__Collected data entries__
● ● ● ● ● ● ●
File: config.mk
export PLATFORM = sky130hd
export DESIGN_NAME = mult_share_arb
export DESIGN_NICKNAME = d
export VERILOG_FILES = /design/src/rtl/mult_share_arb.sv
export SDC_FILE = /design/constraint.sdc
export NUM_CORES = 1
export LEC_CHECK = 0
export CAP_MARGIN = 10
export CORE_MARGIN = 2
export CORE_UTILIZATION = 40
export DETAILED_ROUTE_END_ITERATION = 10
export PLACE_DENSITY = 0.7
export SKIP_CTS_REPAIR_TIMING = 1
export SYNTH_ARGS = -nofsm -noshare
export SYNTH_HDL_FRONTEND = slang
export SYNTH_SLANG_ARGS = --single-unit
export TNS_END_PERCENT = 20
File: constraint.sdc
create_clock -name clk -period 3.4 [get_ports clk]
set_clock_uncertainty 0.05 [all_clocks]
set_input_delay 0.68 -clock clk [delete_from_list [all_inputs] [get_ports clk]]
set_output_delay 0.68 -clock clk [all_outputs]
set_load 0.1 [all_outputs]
● ● ● ● ● ● ●
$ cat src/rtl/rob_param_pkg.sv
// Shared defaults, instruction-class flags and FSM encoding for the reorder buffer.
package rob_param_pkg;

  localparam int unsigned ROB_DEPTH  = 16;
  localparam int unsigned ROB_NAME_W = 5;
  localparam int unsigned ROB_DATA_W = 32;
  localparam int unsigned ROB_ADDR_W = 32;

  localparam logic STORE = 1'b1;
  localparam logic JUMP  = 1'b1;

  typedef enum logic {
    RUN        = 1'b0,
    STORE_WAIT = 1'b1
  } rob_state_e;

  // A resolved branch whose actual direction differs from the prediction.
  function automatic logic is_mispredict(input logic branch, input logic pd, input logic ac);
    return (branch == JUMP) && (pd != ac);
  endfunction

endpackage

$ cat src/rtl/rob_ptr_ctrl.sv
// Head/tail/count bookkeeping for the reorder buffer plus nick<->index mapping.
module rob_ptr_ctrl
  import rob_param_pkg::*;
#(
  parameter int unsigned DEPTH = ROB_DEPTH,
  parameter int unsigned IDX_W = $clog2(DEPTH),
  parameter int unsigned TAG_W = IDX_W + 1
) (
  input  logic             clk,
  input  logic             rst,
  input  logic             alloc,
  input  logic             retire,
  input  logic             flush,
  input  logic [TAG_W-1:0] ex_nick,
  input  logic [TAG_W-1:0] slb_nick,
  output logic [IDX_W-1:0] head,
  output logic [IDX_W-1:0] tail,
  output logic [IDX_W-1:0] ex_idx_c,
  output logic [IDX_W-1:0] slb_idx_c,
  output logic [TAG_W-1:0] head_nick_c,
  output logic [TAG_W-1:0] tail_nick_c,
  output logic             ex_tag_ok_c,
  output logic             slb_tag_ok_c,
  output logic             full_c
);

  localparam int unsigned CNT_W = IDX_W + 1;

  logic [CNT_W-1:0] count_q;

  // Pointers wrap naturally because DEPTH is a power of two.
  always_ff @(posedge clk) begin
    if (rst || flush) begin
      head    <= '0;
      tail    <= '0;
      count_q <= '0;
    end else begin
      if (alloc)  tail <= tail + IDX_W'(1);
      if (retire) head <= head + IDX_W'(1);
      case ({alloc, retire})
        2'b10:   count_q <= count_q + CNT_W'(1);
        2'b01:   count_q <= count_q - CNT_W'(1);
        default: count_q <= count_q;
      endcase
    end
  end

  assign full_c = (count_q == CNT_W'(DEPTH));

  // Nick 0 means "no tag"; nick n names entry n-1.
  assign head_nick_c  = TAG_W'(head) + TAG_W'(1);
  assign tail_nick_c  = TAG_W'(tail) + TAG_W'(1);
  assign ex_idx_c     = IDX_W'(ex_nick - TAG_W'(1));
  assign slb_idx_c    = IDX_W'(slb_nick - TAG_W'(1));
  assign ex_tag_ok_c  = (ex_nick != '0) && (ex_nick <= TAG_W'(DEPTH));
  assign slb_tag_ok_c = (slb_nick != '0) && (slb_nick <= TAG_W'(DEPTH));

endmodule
● ● ● ● ● ● ●
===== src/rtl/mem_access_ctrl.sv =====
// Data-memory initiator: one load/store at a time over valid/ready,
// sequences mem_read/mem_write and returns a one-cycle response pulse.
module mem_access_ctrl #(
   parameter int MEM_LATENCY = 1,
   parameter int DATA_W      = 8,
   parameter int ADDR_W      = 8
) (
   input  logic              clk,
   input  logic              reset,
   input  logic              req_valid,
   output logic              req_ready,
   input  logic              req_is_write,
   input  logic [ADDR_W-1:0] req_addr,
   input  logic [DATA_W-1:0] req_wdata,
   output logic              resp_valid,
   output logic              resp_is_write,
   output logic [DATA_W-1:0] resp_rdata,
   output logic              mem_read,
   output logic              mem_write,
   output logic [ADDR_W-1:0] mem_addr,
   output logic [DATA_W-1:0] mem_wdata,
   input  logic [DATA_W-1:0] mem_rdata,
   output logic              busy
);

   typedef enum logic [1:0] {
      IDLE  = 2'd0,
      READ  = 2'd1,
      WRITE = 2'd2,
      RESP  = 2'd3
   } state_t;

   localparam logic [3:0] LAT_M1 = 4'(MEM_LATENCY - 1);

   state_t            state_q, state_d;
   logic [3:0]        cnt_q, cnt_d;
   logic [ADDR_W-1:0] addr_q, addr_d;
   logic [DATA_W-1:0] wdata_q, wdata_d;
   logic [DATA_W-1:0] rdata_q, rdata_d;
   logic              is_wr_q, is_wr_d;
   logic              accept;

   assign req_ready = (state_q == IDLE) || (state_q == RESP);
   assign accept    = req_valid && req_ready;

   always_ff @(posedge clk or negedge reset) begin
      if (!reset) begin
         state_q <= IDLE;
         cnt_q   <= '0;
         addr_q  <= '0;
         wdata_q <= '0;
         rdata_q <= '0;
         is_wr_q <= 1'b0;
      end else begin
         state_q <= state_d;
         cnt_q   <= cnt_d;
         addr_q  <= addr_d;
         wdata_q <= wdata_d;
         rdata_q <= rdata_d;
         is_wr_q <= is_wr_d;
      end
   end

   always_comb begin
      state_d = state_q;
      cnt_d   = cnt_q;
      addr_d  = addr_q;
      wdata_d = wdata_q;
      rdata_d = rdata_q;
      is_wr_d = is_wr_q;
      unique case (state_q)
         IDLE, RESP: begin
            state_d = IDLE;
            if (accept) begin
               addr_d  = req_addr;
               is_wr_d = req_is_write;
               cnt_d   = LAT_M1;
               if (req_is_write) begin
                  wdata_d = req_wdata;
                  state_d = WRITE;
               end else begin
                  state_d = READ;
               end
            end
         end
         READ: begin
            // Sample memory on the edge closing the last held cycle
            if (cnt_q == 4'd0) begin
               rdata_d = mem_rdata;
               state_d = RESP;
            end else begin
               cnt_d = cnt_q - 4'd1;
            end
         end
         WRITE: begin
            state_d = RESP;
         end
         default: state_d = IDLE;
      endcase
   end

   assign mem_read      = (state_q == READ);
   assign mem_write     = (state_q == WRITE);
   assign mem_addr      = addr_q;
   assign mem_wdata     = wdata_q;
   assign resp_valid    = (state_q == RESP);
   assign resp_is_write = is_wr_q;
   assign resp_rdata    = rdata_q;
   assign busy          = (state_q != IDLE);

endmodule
● ● ● ● ● ● ●
__WHAT YOU NEED TO DO__
All that is wanted is the stretch of lines above from the one containing "the reorder buffer." through the one containing "count_q - CNT_W'(1);", duplicated exactly.

__ANSWER TO THIS EXERCISE__
// Shared defaults, instruction-class flags and FSM encoding for the reorder buffer.
package rob_param_pkg;

  localparam int unsigned ROB_DEPTH  = 16;
  localparam int unsigned ROB_NAME_W = 5;
  localparam int unsigned ROB_DATA_W = 32;
  localparam int unsigned ROB_ADDR_W = 32;

  localparam logic STORE = 1'b1;
  localparam logic JUMP  = 1'b1;

  typedef enum logic {
    RUN        = 1'b0,
    STORE_WAIT = 1'b1
  } rob_state_e;

  // A resolved branch whose actual direction differs from the prediction.
  function automatic logic is_mispredict(input logic branch, input logic pd, input logic ac);
    return (branch == JUMP) && (pd != ac);
  endfunction

endpackage

$ cat src/rtl/rob_ptr_ctrl.sv
// Head/tail/count bookkeeping for the reorder buffer plus nick<->index mapping.
module rob_ptr_ctrl
  import rob_param_pkg::*;
#(
  parameter int unsigned DEPTH = ROB_DEPTH,
  parameter int unsigned IDX_W = $clog2(DEPTH),
  parameter int unsigned TAG_W = IDX_W + 1
) (
  input  logic             clk,
  input  logic             rst,
  input  logic             alloc,
  input  logic             retire,
  input  logic             flush,
  input  logic [TAG_W-1:0] ex_nick,
  input  logic [TAG_W-1:0] slb_nick,
  output logic [IDX_W-1:0] head,
  output logic [IDX_W-1:0] tail,
  output logic [IDX_W-1:0] ex_idx_c,
  output logic [IDX_W-1:0] slb_idx_c,
  output logic [TAG_W-1:0] head_nick_c,
  output logic [TAG_W-1:0] tail_nick_c,
  output logic             ex_tag_ok_c,
  output logic             slb_tag_ok_c,
  output logic             full_c
);

  localparam int unsigned CNT_W = IDX_W + 1;

  logic [CNT_W-1:0] count_q;

  // Pointers wrap naturally because DEPTH is a power of two.
  always_ff @(posedge clk) begin
    if (rst || flush) begin
      head    <= '0;
      tail    <= '0;
      count_q <= '0;
    end else begin
      if (alloc)  tail <= tail + IDX_W'(1);
      if (retire) head <= head + IDX_W'(1);
      case ({alloc, retire})
        2'b10:   count_q <= count_q + CNT_W'(1);
        2'b01:   count_q <= count_q - CNT_W'(1);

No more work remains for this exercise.